[Action item]
From the listing below, return every line with the string "around" in it.

*** Opening of Available records ***

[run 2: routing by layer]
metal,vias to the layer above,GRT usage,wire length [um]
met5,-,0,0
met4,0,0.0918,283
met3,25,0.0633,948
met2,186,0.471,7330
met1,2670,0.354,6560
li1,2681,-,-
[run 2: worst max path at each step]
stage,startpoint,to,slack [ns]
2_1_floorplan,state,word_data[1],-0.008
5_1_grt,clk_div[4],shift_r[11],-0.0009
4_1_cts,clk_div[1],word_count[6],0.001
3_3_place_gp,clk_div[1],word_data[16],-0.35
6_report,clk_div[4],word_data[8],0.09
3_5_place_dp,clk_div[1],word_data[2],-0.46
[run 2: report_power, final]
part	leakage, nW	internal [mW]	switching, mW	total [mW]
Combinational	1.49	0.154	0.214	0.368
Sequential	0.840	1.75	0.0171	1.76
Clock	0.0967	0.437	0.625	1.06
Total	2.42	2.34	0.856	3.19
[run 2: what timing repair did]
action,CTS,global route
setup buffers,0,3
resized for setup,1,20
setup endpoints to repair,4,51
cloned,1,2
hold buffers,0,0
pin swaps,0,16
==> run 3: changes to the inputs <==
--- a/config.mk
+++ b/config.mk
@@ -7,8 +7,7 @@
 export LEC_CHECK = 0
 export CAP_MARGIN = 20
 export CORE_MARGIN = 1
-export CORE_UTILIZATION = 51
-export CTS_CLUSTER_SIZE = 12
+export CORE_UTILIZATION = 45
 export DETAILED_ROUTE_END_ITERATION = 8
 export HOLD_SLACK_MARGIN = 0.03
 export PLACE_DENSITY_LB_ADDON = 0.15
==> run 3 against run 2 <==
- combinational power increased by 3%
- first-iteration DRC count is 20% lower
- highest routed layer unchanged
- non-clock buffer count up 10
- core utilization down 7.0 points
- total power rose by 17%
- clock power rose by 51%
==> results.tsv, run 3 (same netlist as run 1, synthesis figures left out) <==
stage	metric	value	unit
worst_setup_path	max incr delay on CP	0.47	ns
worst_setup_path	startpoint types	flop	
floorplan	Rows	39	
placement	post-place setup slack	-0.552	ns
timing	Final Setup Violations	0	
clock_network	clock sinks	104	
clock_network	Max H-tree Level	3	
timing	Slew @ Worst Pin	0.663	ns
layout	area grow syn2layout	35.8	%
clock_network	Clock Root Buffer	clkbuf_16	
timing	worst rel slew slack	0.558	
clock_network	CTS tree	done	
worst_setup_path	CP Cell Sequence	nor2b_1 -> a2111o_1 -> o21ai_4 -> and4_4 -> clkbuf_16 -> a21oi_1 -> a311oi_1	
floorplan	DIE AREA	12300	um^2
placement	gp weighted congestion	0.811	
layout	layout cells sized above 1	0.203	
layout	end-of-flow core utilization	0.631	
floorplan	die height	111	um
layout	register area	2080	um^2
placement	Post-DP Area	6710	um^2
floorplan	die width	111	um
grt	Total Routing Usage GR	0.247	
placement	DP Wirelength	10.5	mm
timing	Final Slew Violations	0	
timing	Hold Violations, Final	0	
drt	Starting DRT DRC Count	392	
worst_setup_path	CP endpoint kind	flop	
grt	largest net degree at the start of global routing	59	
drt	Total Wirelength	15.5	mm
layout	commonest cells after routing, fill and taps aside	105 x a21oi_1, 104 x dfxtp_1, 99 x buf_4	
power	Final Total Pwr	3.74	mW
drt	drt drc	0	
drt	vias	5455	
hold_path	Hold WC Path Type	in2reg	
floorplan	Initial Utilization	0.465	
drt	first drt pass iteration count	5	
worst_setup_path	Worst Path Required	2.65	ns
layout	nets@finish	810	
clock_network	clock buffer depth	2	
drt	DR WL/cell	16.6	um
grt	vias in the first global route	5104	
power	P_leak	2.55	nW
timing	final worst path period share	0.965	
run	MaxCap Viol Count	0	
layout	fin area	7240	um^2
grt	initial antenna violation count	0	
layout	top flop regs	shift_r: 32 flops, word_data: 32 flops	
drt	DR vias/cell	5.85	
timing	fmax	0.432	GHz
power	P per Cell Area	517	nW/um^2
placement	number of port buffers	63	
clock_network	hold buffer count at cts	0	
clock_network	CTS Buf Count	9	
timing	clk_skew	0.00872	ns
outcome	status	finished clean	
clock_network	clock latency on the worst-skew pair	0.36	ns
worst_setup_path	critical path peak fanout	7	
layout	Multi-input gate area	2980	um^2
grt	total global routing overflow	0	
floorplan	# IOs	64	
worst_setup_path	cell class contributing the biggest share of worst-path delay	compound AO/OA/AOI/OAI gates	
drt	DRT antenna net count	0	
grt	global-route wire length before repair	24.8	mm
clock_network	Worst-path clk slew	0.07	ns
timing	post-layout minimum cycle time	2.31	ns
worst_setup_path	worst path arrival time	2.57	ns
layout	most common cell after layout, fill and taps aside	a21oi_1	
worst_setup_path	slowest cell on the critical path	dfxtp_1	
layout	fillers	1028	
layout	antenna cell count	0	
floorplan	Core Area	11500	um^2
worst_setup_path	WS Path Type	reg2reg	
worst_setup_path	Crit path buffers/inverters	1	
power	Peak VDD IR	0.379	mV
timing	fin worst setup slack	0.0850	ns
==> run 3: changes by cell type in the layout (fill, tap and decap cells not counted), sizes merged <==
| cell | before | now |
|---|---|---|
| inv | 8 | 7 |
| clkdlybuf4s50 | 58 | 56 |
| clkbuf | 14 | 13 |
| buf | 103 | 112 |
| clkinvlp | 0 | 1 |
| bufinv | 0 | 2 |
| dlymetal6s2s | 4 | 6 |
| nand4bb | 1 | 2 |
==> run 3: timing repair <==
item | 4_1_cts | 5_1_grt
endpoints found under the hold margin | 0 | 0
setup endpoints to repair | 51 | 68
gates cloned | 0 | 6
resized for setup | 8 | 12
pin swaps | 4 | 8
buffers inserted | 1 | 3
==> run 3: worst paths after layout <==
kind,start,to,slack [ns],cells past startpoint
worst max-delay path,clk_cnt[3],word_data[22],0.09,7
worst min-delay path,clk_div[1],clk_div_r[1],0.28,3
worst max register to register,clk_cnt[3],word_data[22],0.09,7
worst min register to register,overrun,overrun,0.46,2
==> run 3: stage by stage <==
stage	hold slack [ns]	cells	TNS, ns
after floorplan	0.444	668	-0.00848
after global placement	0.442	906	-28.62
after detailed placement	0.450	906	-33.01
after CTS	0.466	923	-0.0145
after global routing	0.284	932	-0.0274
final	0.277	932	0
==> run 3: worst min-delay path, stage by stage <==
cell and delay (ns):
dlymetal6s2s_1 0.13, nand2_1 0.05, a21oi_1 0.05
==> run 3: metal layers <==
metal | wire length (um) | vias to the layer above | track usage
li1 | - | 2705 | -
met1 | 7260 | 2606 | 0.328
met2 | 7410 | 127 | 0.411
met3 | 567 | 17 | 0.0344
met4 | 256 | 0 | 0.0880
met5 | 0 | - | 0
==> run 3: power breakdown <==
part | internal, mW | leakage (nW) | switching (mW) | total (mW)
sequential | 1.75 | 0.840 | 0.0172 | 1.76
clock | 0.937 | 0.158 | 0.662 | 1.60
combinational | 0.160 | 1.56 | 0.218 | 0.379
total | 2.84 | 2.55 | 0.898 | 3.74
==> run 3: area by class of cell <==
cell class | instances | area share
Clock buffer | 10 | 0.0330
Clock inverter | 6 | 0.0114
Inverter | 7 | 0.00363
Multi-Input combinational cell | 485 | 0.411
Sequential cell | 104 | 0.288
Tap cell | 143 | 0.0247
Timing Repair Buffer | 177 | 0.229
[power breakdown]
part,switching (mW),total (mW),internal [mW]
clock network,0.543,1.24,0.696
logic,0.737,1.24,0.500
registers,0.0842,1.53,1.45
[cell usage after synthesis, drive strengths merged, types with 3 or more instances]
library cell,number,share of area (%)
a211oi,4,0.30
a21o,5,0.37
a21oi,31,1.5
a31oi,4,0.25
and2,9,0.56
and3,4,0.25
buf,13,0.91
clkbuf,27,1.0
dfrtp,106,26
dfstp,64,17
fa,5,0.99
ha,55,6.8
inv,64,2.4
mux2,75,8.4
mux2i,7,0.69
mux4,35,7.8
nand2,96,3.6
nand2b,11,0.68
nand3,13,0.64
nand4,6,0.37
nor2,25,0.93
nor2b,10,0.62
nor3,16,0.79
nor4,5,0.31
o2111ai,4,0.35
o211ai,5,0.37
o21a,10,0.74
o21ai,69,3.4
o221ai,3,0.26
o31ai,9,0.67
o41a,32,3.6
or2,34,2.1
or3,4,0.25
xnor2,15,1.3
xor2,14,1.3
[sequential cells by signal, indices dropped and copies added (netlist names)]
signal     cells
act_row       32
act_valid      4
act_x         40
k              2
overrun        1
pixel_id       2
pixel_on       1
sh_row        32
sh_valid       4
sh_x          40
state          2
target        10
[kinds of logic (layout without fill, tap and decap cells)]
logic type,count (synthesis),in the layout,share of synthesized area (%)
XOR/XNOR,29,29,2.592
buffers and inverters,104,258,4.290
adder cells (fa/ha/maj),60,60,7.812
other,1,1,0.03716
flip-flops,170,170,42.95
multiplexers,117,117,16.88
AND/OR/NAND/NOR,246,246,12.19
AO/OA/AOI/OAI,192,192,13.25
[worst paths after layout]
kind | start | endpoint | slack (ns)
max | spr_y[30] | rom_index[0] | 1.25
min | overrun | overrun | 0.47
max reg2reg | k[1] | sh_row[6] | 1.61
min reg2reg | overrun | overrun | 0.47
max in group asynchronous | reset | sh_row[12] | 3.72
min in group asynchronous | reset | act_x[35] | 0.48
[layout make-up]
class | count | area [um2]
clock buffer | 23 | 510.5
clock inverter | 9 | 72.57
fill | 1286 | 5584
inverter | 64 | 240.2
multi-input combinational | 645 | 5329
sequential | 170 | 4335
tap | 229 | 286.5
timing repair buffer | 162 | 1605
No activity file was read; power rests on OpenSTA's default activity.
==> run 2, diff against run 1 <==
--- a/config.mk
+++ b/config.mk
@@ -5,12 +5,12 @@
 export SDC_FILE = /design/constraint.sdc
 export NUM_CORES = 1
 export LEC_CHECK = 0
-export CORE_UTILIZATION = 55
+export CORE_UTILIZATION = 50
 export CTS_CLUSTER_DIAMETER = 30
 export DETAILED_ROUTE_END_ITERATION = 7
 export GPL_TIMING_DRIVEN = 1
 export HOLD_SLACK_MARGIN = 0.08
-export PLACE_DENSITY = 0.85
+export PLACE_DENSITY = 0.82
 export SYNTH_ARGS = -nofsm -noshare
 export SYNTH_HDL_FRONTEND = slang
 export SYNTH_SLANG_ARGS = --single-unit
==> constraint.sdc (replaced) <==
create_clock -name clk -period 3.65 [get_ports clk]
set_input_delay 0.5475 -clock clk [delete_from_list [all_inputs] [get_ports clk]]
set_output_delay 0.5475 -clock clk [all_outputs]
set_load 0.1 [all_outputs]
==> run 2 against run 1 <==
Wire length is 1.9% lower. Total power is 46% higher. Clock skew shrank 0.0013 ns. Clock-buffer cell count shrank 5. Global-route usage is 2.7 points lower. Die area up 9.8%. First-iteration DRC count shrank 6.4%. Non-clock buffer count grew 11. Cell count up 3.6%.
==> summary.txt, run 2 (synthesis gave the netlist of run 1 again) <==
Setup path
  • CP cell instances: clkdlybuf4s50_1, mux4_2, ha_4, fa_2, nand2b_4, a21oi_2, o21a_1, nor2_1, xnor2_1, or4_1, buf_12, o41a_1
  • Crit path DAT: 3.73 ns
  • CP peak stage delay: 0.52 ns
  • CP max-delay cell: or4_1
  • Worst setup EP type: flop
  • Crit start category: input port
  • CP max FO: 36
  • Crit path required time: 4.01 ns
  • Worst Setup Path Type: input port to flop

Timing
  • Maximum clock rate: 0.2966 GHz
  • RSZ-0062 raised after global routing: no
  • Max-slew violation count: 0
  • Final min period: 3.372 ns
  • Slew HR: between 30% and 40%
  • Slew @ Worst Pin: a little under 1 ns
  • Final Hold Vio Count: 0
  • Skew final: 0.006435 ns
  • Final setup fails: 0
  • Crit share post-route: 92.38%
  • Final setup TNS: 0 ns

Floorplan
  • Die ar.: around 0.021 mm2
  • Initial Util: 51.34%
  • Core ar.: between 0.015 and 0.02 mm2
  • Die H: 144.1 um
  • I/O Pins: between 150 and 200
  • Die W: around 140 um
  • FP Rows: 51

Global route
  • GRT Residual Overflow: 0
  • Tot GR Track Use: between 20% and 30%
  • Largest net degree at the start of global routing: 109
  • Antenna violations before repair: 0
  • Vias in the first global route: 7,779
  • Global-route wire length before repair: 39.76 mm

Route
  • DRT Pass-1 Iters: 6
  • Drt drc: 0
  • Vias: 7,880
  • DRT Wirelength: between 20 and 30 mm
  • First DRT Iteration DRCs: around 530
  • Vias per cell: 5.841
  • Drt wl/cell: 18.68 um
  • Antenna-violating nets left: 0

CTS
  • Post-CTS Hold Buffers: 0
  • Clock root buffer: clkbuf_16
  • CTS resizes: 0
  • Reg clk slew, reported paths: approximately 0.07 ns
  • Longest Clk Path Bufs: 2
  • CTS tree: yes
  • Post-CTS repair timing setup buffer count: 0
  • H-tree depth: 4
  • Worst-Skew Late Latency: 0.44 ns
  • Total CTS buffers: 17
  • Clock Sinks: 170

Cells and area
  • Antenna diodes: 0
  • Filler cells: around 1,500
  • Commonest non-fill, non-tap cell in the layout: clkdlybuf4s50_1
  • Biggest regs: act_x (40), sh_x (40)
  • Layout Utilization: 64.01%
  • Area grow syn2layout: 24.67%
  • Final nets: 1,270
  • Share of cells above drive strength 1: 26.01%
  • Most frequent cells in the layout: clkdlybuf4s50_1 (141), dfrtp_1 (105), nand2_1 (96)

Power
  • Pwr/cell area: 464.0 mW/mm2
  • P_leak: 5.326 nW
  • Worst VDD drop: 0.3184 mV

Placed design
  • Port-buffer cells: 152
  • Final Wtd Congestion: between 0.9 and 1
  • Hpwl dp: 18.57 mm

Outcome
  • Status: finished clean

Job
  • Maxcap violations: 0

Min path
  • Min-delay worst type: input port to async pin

*** Close of Available records ***

[Task result]
  • Die ar.: around 0.021 mm2
  • Die W: around 140 um
  • First DRT Iteration DRCs: around 530
  • Filler cells: around 1,500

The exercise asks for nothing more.